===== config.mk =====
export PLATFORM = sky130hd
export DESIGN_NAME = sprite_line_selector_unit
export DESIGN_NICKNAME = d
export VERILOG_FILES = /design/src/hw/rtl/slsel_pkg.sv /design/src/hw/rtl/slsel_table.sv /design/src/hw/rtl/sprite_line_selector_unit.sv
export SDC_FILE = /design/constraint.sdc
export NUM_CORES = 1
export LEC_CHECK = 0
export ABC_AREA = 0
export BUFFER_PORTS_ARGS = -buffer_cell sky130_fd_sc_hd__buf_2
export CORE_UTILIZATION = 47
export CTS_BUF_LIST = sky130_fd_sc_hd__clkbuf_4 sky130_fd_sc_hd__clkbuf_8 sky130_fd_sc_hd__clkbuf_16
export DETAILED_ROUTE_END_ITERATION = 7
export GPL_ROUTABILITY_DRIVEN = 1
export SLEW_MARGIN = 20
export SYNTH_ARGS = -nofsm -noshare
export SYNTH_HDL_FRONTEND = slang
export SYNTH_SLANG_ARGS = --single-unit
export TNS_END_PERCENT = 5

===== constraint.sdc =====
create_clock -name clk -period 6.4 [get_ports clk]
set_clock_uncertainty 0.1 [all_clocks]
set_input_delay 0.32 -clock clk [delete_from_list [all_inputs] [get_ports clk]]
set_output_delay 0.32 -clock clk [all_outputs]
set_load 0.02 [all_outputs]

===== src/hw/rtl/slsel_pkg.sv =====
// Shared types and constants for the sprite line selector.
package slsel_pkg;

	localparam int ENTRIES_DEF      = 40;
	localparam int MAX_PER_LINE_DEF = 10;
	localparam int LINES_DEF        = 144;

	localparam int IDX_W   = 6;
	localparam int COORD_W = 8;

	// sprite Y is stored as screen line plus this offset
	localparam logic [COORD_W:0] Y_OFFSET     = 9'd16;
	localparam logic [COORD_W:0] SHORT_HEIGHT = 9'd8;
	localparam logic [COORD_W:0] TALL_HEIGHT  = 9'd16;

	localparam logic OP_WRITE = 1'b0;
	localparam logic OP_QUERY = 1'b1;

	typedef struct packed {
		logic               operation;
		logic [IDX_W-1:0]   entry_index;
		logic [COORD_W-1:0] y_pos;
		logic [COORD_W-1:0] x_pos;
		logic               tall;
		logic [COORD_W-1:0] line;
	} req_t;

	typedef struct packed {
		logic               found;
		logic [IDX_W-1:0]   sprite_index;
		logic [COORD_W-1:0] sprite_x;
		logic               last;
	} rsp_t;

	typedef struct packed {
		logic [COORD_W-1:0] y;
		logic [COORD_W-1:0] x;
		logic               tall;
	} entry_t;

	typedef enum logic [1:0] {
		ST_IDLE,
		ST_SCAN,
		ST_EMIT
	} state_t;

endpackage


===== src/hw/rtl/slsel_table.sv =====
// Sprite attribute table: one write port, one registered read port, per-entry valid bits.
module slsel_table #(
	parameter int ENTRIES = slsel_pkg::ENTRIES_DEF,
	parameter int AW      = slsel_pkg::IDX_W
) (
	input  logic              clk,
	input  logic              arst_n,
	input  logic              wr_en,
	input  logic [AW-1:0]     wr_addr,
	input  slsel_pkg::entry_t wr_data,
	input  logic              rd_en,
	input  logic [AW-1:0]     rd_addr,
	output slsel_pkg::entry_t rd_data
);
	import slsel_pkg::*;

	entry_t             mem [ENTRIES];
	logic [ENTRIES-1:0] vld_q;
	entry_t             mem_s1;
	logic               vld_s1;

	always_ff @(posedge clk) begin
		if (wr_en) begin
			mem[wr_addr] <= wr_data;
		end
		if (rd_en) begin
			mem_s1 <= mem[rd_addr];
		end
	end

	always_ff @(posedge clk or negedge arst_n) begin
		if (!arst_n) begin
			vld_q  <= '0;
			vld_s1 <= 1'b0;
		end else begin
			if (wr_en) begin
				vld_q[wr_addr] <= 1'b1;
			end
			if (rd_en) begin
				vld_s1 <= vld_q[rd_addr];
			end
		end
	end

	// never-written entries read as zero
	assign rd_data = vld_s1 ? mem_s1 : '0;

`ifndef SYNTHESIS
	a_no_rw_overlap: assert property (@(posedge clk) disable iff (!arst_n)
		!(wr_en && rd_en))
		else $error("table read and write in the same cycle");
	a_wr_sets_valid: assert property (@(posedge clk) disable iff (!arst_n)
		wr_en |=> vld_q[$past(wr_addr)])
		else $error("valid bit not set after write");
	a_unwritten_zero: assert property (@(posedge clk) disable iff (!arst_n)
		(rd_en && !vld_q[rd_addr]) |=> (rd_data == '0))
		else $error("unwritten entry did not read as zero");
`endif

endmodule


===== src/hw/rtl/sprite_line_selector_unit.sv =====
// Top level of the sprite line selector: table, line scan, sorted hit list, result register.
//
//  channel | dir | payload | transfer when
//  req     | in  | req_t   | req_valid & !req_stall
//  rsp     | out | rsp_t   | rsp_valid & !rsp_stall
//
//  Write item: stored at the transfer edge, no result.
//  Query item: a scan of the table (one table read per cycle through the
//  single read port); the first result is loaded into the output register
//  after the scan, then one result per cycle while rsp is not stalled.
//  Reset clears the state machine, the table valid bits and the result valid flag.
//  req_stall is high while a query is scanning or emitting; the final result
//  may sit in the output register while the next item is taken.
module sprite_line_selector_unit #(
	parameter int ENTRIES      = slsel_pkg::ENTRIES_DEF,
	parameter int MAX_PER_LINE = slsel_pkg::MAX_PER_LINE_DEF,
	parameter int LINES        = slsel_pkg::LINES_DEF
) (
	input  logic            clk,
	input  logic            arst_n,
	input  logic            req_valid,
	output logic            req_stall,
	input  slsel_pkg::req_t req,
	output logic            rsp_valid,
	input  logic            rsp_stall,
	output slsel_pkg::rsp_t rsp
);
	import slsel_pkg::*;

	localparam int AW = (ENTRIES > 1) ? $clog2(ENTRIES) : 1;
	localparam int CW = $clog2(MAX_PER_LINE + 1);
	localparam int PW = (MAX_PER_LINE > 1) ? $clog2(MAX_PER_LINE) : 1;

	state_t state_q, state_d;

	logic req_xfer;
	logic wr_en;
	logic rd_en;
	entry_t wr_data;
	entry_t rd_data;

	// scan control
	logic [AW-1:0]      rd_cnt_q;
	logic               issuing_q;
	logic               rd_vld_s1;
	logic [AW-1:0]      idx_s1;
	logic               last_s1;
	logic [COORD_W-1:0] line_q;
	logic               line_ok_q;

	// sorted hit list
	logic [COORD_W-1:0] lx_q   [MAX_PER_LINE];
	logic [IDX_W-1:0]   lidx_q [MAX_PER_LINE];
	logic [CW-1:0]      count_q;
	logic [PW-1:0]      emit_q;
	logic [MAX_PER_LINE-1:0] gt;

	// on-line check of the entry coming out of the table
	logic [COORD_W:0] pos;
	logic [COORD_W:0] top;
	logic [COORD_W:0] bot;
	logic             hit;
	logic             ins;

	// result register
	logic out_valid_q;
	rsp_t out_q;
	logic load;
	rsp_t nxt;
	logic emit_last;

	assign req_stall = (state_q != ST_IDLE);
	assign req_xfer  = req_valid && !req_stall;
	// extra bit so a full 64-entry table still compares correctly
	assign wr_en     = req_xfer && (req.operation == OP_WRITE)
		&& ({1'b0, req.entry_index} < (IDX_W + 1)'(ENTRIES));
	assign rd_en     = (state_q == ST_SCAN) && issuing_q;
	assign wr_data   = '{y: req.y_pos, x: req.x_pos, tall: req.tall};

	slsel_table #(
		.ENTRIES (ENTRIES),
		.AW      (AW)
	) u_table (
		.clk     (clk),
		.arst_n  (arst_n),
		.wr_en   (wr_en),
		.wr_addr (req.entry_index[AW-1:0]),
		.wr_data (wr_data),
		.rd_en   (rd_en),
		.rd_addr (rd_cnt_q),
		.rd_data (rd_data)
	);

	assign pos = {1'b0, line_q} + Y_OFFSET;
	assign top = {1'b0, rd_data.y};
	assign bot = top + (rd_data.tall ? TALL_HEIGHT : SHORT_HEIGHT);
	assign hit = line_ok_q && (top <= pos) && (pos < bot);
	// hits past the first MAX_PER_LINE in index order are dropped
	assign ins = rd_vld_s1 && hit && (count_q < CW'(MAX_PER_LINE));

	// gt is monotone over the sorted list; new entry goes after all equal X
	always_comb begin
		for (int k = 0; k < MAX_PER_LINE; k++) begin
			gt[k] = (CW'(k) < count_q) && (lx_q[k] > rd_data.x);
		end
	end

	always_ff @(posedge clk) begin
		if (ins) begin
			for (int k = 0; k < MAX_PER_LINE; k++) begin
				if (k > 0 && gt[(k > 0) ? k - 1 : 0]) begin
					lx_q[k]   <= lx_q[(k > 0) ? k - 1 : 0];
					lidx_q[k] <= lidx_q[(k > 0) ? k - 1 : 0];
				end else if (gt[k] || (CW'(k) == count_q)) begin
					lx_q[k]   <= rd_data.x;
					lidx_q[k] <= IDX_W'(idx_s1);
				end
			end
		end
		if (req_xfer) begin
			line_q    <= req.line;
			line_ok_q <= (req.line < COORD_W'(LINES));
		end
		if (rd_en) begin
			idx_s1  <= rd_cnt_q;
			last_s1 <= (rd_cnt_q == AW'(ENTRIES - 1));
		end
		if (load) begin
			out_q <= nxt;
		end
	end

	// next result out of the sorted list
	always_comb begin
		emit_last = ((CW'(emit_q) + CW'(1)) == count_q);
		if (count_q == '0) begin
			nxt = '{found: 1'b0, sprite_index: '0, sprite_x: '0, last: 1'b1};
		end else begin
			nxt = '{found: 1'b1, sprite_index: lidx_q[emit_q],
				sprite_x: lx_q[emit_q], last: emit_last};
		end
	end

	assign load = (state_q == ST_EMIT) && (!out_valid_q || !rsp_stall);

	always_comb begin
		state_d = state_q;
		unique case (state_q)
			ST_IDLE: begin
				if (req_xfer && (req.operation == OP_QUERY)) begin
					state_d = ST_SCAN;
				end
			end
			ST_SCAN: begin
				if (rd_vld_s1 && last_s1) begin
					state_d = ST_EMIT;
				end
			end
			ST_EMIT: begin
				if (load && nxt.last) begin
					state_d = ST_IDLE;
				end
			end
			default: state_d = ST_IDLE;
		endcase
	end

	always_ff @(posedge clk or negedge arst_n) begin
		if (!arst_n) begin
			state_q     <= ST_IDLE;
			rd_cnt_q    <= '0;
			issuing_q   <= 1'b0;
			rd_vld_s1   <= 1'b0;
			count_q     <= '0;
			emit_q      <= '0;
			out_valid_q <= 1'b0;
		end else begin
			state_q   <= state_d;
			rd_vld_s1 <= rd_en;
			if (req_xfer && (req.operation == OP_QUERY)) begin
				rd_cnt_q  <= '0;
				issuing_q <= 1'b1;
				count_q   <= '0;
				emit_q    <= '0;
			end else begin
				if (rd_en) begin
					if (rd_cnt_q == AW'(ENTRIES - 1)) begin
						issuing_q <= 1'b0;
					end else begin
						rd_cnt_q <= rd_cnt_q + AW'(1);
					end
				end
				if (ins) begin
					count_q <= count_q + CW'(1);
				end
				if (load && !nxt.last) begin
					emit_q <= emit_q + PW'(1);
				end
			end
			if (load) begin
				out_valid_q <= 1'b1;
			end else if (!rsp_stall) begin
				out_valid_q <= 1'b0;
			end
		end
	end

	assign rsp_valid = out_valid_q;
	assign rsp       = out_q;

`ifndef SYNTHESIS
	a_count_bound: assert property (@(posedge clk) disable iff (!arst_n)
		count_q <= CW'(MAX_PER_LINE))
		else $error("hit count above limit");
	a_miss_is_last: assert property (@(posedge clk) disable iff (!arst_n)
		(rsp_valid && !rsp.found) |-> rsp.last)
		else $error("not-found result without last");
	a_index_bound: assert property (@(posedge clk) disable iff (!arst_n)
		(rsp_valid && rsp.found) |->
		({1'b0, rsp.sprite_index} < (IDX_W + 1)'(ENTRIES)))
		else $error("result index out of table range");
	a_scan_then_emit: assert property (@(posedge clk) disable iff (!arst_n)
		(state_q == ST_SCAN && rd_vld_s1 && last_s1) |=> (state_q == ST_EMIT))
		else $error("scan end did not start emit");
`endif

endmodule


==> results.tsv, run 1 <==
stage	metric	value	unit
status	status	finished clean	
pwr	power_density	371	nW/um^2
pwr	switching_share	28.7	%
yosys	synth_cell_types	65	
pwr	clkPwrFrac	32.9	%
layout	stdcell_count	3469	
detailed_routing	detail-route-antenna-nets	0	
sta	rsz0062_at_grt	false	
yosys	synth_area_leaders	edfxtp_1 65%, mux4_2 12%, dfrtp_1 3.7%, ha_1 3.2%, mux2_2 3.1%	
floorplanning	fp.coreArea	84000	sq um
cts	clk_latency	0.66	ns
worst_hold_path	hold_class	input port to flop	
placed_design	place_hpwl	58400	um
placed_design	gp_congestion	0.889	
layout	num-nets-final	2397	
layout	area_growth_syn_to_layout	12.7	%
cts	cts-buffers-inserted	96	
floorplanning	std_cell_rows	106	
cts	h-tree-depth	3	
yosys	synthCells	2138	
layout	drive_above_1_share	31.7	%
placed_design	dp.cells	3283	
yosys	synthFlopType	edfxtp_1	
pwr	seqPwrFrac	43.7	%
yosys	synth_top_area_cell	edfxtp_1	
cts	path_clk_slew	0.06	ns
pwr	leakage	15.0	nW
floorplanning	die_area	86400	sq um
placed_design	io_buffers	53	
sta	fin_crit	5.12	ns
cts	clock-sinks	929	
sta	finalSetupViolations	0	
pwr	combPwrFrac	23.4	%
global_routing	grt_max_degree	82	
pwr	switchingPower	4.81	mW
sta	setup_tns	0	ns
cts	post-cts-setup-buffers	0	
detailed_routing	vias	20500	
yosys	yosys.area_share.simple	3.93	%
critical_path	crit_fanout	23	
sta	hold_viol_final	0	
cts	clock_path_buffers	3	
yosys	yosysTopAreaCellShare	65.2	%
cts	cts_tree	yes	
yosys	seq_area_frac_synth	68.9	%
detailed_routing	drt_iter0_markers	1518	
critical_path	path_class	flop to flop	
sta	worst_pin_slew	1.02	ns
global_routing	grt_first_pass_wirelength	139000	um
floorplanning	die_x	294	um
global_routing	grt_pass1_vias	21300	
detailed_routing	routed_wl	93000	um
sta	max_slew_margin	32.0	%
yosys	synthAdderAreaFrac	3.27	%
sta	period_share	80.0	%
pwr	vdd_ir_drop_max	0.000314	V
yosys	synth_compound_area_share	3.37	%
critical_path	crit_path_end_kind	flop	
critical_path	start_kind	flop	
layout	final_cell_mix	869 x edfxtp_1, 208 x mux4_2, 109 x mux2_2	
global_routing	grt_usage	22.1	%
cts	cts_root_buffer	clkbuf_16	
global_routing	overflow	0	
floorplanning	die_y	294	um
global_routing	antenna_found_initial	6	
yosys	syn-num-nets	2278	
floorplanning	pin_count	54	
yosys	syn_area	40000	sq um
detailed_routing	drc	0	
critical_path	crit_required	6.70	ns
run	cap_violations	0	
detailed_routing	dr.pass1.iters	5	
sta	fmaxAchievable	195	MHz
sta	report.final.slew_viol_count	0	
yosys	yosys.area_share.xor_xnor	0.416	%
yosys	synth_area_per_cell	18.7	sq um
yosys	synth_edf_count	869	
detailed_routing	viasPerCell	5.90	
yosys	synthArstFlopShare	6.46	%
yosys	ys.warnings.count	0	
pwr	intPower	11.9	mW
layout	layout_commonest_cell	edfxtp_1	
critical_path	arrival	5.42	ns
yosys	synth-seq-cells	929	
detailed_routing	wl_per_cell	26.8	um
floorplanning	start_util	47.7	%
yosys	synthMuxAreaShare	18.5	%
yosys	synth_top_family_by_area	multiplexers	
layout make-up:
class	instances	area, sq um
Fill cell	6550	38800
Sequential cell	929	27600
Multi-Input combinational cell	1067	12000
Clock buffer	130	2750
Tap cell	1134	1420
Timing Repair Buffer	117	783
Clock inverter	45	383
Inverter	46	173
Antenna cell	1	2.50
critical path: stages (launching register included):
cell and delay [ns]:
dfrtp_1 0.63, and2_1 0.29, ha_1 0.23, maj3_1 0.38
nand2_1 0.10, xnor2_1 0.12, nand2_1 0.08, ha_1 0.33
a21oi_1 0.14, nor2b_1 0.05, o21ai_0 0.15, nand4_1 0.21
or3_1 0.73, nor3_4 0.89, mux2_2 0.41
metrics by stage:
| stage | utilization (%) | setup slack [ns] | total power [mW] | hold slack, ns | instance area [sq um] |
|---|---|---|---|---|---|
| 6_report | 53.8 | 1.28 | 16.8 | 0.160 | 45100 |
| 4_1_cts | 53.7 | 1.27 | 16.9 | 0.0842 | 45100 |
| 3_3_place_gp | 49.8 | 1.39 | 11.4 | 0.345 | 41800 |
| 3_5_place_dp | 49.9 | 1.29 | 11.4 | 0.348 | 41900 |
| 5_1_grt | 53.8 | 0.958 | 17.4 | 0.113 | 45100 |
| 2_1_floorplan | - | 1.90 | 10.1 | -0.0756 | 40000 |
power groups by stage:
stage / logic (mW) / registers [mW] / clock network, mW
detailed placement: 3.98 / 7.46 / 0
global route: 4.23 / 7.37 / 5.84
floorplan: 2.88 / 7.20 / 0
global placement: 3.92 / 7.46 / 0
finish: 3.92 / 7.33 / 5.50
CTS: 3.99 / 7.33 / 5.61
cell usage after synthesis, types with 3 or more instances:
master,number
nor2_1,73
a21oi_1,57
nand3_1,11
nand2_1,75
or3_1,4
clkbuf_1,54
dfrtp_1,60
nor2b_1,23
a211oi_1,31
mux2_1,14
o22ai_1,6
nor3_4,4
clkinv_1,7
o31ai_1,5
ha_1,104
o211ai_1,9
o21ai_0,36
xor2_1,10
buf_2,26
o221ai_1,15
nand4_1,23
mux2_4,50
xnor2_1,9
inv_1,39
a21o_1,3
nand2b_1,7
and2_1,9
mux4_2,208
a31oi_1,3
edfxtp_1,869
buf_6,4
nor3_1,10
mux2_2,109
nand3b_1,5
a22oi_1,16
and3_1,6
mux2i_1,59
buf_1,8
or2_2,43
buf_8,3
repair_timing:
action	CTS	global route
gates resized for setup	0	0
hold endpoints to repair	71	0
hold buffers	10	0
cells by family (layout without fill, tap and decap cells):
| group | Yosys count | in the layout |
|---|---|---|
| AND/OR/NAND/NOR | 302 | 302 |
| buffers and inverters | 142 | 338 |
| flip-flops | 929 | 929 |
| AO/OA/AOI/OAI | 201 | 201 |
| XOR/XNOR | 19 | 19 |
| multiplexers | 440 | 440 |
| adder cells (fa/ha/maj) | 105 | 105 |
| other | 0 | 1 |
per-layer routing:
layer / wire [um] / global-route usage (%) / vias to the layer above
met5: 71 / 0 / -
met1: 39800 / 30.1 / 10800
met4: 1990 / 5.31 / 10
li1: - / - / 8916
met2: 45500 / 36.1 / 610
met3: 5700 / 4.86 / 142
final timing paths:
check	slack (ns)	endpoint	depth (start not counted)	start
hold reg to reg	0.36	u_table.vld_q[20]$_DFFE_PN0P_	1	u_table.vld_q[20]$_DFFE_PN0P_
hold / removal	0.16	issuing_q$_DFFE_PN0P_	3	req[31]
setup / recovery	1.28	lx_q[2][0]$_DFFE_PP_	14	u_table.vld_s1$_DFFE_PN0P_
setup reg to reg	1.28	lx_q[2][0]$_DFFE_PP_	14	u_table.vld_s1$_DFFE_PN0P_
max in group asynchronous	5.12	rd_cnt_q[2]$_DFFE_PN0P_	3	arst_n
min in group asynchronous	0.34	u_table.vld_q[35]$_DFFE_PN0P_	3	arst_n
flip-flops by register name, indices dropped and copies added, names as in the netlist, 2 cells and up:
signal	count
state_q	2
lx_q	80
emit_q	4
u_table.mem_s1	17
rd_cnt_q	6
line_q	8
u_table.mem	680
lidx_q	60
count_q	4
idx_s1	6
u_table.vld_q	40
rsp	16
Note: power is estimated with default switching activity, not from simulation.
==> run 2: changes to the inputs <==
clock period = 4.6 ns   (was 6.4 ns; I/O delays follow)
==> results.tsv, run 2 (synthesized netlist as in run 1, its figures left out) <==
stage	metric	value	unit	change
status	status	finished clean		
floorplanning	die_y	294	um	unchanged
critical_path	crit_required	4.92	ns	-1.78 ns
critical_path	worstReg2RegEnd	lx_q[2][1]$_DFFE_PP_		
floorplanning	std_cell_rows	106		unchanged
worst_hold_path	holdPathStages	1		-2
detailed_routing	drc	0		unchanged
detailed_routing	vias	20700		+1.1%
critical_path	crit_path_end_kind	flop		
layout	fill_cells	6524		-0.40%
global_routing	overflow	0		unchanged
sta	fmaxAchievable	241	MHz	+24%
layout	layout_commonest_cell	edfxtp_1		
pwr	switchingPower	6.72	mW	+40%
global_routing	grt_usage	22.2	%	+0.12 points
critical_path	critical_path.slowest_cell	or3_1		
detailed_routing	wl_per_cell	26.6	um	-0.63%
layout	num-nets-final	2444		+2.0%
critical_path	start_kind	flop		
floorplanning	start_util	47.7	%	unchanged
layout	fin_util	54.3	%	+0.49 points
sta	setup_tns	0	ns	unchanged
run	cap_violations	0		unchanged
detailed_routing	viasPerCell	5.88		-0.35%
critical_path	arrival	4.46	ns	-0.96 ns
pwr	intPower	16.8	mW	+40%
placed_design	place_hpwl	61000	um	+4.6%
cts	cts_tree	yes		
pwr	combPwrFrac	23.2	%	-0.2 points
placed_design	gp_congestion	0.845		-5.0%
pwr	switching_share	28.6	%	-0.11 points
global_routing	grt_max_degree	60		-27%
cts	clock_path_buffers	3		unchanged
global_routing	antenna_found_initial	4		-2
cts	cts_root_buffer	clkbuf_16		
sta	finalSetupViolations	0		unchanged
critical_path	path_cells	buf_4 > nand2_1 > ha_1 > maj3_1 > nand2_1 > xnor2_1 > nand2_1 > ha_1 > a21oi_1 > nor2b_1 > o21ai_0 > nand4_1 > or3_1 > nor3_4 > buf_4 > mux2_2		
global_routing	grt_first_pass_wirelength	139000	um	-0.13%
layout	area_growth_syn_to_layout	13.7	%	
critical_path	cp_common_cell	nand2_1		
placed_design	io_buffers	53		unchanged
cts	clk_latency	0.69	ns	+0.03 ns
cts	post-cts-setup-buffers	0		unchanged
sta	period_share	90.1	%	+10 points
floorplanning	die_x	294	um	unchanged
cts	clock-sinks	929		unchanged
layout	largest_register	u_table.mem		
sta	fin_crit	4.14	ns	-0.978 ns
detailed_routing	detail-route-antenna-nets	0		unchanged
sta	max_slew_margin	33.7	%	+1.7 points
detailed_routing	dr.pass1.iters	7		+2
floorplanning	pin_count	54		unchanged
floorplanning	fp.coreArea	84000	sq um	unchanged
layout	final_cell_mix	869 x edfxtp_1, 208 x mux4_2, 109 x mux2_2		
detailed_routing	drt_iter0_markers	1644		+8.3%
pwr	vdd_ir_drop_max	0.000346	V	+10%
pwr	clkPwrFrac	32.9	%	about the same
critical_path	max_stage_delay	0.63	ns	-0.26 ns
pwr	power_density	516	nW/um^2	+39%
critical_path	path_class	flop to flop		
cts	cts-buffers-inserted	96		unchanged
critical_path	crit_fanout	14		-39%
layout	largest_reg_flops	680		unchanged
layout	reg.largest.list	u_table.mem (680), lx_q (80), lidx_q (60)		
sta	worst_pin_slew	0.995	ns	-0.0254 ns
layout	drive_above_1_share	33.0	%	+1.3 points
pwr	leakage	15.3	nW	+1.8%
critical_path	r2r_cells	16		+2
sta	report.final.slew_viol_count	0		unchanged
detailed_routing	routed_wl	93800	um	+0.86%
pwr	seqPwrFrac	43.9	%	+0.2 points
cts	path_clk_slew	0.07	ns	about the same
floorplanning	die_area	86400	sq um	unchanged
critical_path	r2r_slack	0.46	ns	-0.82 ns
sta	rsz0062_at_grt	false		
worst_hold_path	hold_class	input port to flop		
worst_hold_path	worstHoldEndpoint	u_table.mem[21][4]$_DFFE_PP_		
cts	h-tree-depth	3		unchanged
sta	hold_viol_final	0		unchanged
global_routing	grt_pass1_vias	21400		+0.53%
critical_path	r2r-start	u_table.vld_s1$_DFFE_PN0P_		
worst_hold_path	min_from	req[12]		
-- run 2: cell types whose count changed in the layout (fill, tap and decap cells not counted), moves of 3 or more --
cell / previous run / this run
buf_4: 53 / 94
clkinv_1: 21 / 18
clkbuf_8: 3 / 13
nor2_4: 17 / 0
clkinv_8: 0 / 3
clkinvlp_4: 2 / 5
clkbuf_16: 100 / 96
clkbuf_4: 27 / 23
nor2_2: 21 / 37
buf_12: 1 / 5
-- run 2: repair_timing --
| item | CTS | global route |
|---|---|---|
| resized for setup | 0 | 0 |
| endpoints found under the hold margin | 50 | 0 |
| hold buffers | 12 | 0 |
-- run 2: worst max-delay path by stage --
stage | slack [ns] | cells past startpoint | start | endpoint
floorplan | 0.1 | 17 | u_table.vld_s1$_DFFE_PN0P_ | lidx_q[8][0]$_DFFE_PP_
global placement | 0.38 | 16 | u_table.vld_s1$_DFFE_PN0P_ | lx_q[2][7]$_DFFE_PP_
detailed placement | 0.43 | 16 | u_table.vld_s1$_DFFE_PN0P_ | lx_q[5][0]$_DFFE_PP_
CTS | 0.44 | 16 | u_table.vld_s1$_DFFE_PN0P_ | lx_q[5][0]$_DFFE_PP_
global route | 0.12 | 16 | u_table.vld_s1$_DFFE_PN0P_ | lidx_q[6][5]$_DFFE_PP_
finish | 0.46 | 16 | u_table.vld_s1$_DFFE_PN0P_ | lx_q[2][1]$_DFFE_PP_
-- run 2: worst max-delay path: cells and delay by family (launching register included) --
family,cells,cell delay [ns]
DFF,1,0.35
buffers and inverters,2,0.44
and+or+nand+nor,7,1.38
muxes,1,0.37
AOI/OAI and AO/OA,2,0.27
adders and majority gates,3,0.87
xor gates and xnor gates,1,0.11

_Brief_
Review the entries above and return every line where "property" appears.

_Exercise solution_
	a_no_rw_overlap: assert property (@(posedge clk) disable iff (!arst_n)
	a_wr_sets_valid: assert property (@(posedge clk) disable iff (!arst_n)
	a_unwritten_zero: assert property (@(posedge clk) disable iff (!arst_n)
	a_count_bound: assert property (@(posedge clk) disable iff (!arst_n)
	a_miss_is_last: assert property (@(posedge clk) disable iff (!arst_n)
	a_index_bound: assert property (@(posedge clk) disable iff (!arst_n)
	a_scan_then_emit: assert property (@(posedge clk) disable iff (!arst_n)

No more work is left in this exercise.